■ Description of the task: Report, as a number alone, how many lines below contain the string "reference".

■ Provided entries:
▬▬▬▬▬▬▬▬▬▬
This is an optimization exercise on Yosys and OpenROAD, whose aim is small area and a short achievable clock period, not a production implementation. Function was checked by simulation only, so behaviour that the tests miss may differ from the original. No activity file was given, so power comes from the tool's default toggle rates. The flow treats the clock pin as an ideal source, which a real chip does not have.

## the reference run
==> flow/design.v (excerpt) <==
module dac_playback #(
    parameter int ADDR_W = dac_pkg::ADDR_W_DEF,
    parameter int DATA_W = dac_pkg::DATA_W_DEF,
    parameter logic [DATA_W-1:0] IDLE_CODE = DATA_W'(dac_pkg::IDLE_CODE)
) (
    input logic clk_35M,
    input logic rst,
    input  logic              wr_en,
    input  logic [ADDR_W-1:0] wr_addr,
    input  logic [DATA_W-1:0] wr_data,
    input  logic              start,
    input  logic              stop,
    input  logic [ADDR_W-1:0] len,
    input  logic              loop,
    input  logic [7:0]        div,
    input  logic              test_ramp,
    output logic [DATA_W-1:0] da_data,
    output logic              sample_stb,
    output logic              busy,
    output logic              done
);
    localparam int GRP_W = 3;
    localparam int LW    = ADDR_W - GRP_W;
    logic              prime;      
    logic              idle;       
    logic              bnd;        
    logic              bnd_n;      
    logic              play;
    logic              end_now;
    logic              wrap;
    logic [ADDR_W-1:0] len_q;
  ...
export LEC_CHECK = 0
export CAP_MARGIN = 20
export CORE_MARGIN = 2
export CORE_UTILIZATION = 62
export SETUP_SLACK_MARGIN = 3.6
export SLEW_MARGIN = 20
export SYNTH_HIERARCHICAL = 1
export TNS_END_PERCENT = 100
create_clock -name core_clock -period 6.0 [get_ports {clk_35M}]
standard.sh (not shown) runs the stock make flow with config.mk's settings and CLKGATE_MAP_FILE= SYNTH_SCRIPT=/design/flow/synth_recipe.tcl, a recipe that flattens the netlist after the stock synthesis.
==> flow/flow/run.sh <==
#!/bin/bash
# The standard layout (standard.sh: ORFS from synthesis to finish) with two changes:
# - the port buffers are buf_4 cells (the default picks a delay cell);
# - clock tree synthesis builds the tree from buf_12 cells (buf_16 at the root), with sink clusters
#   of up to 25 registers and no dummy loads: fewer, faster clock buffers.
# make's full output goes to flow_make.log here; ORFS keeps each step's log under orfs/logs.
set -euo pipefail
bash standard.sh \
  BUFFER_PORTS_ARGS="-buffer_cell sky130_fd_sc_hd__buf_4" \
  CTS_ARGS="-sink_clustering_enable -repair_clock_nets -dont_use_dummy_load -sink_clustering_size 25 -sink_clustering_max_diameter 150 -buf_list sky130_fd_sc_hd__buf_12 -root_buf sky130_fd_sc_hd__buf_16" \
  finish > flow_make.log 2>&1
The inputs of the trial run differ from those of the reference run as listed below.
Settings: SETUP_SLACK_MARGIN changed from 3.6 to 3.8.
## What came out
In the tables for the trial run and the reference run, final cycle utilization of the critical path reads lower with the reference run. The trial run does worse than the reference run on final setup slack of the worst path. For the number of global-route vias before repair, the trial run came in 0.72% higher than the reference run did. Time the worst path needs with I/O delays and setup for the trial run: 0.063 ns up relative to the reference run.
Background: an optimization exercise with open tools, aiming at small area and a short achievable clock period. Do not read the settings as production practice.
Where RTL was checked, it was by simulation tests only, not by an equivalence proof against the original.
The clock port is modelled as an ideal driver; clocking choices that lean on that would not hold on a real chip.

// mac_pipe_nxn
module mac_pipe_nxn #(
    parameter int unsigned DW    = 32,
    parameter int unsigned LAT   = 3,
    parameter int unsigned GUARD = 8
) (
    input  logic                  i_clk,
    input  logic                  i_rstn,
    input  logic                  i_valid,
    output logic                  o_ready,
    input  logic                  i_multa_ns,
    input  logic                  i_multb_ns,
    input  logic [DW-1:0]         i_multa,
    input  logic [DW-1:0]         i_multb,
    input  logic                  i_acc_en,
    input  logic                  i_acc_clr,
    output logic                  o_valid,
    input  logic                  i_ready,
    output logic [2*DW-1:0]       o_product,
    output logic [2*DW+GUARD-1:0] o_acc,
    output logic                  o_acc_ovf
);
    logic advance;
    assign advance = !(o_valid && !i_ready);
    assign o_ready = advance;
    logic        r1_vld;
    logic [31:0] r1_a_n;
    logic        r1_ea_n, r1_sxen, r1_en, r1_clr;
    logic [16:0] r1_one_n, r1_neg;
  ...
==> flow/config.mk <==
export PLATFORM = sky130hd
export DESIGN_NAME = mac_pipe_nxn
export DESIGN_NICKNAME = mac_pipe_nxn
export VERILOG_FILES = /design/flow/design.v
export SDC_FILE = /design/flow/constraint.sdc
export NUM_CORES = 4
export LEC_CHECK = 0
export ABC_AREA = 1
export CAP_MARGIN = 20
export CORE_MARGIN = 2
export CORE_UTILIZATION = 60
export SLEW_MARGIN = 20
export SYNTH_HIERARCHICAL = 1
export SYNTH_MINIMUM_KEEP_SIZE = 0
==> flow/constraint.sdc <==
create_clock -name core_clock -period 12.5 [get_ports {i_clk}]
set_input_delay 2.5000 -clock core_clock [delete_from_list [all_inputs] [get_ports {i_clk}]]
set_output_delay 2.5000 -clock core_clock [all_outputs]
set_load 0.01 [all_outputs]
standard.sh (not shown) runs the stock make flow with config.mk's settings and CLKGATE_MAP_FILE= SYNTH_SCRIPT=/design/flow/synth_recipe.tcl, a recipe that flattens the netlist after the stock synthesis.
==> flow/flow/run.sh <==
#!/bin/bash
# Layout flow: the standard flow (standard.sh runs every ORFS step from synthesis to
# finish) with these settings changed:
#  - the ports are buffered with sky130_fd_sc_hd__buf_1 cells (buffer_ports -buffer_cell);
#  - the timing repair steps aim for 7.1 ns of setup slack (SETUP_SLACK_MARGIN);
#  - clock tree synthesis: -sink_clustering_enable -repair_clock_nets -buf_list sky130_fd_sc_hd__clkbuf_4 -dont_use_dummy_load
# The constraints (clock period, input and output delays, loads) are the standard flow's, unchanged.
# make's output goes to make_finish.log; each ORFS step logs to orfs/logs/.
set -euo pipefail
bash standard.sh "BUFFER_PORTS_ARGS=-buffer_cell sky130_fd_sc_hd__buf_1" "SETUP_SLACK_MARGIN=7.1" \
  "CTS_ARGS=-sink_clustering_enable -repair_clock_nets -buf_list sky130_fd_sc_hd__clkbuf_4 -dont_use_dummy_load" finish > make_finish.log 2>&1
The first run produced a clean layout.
▬▬▬▬▬▬▬▬▬▬
■ Output below: 3